To do:
Report back every line below that carries the word "launching".

*** Opening of Dataset content ***

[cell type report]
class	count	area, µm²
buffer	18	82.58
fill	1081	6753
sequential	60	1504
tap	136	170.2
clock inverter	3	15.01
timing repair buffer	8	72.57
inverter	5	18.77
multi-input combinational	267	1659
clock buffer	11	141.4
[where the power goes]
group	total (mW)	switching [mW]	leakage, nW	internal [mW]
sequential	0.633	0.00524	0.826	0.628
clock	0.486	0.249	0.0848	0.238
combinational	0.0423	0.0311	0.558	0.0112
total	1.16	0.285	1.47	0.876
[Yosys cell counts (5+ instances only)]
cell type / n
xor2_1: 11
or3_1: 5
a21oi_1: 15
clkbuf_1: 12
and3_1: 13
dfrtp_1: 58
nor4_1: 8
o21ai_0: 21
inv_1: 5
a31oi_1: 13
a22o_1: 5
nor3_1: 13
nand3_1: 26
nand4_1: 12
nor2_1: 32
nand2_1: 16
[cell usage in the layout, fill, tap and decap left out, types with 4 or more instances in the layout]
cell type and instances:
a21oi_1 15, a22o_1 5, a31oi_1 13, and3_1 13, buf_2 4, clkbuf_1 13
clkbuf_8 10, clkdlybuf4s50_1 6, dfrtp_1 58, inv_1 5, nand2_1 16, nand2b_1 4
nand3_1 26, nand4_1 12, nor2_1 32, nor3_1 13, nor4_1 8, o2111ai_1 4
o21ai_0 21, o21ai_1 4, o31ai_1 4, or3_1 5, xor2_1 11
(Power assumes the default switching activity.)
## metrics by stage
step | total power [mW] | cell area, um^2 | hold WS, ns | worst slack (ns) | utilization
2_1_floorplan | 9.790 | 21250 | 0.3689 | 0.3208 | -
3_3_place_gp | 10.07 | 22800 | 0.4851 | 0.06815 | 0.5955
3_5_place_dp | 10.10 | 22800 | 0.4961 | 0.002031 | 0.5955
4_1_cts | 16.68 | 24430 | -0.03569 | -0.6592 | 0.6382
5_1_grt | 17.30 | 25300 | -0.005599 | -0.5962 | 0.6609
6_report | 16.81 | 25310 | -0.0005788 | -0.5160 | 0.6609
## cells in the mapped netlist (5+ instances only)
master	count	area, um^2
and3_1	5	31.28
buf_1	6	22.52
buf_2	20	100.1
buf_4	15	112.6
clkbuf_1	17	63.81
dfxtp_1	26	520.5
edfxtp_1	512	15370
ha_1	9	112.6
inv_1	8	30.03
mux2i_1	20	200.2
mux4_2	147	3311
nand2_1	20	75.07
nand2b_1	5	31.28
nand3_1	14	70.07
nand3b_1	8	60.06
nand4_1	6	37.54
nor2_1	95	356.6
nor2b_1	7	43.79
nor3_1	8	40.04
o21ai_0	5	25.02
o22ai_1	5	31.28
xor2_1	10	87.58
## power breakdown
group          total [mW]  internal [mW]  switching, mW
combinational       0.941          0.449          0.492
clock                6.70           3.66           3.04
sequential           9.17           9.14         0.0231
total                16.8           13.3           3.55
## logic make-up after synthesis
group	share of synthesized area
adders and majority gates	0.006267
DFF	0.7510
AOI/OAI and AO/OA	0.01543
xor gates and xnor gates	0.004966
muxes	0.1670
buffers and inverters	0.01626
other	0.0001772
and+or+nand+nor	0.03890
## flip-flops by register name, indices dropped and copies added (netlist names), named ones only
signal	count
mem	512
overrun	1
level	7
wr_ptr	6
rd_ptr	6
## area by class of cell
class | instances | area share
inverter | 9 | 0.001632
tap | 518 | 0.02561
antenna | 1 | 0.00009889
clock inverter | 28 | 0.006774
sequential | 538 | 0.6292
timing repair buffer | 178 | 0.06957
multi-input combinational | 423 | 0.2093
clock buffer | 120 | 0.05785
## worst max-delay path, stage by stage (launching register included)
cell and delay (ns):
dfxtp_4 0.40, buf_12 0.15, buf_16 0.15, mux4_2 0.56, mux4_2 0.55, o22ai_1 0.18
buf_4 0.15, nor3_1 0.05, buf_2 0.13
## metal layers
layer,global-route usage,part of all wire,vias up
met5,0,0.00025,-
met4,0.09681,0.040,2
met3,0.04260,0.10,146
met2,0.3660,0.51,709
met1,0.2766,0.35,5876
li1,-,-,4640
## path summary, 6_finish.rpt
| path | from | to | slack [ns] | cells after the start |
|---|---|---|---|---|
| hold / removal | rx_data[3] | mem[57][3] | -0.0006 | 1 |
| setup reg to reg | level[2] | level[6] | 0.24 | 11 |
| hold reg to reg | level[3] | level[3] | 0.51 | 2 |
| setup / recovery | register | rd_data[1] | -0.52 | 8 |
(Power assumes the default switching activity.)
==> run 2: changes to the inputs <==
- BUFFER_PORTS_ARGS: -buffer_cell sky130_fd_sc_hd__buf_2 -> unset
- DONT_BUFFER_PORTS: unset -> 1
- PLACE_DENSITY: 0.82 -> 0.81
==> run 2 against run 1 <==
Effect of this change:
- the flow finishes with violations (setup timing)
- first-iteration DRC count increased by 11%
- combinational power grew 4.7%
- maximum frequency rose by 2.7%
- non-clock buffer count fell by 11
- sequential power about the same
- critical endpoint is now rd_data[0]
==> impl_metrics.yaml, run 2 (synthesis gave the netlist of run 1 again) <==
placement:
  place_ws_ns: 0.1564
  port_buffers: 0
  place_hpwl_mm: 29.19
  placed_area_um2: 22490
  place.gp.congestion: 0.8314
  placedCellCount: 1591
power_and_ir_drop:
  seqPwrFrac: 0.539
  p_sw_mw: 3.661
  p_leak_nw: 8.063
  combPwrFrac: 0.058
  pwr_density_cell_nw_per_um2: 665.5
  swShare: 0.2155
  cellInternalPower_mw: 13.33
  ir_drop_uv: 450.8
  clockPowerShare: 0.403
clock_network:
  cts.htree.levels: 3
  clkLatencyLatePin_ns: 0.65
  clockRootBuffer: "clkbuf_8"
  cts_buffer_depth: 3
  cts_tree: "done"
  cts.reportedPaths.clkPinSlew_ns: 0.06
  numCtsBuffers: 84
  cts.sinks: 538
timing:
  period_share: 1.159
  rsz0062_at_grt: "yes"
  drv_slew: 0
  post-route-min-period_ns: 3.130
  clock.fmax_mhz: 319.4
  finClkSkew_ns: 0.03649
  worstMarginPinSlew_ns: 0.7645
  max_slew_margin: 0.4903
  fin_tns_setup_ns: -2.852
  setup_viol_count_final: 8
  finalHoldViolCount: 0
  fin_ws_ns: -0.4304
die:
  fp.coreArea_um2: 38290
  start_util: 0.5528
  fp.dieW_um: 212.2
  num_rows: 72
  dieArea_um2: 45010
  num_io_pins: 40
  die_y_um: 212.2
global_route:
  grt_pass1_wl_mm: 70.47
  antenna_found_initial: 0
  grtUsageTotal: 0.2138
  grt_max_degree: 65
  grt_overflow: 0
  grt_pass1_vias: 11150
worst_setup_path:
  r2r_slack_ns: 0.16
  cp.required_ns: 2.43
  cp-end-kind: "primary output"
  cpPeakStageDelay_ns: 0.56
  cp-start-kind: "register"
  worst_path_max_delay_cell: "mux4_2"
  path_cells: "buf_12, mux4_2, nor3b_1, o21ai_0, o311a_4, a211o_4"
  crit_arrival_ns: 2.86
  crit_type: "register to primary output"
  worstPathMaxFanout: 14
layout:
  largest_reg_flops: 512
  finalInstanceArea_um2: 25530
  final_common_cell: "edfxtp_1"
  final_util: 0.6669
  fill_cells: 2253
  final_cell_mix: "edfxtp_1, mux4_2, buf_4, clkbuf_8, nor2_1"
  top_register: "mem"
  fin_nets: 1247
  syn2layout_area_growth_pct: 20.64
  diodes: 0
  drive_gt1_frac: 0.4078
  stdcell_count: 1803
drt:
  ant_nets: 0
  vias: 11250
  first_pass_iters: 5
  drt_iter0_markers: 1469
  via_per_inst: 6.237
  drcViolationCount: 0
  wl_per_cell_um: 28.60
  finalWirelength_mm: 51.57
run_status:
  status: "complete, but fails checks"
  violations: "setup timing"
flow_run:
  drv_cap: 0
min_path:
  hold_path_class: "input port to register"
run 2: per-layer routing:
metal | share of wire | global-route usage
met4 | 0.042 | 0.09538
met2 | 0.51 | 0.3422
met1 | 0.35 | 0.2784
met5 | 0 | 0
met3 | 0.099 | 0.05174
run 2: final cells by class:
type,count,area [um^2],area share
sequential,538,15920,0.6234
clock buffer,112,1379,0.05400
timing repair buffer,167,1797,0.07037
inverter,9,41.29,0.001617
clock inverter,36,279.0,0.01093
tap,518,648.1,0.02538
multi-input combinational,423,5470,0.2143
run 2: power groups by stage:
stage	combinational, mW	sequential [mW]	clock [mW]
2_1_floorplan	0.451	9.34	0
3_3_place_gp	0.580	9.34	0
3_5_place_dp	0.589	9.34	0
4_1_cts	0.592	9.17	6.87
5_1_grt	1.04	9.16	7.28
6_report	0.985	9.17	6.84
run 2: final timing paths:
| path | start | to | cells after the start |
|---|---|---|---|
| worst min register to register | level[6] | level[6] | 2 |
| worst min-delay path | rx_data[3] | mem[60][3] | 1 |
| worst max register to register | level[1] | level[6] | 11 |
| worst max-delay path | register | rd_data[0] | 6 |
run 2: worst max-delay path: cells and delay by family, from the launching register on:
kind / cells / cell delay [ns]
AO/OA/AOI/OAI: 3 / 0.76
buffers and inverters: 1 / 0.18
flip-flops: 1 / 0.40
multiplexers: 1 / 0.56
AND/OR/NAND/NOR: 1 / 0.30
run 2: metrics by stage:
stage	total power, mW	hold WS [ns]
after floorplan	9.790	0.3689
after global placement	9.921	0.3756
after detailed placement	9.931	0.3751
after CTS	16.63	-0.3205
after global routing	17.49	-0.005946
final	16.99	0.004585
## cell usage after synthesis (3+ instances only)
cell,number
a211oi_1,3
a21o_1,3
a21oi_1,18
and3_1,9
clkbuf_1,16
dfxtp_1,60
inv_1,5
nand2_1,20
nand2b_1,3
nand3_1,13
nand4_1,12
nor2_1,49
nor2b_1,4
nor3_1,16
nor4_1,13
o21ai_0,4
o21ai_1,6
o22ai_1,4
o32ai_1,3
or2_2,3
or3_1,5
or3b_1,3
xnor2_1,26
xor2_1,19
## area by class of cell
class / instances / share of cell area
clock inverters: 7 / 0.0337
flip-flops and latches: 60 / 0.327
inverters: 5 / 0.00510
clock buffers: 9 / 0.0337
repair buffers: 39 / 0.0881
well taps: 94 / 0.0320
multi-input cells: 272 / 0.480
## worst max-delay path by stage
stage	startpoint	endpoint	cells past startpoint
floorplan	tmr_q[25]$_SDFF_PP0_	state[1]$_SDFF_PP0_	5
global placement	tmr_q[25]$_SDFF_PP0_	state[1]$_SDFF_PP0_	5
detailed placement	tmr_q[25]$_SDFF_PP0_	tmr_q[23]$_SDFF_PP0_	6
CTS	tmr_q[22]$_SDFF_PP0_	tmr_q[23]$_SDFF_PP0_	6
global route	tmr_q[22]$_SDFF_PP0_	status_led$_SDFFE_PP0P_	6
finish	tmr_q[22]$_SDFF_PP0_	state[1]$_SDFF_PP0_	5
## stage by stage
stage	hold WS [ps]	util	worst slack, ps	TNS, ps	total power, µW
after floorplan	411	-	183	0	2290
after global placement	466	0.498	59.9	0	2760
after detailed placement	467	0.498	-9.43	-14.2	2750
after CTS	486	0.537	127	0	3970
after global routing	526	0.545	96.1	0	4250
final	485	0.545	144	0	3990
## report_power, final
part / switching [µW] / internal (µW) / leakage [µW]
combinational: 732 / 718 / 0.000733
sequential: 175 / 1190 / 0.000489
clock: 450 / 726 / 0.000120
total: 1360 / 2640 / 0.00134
File: config.mk
export PLATFORM = sky130hd
export DESIGN_NAME = btn_conditioner
export DESIGN_NICKNAME = d
export VERILOG_FILES = /design/src/rtl/btn_pkg.sv /design/src/rtl/btn_debounce.sv /design/src/rtl/btn_conditioner.sv
export SDC_FILE = /design/constraint.sdc
export NUM_CORES = 1
export LEC_CHECK = 0
export ABC_AREA = 0
export CORE_ASPECT_RATIO = 1.5
export CORE_MARGIN = 8
export CORE_UTILIZATION = 45
export CTS_CLUSTER_DIAMETER = 150
export CTS_CLUSTER_SIZE = 10
export DETAILED_ROUTE_END_ITERATION = 10
export SLEW_MARGIN = 20
export SYNTH_ARGS = -nofsm -noshare
export SYNTH_HDL_FRONTEND = slang
export SYNTH_SLANG_ARGS = --single-unit
File: constraint.sdc
create_clock -name clk -period 2.85 [get_ports clk]
set_input_delay 0.855 -clock clk [delete_from_list [all_inputs] [get_ports clk]]
set_output_delay 0.855 -clock clk [all_outputs]
set_load 0.02 [all_outputs]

*** Close of Dataset content ***

Written solution:
## worst max-delay path, stage by stage (launching register included)
run 2: worst max-delay path: cells and delay by family, from the launching register on:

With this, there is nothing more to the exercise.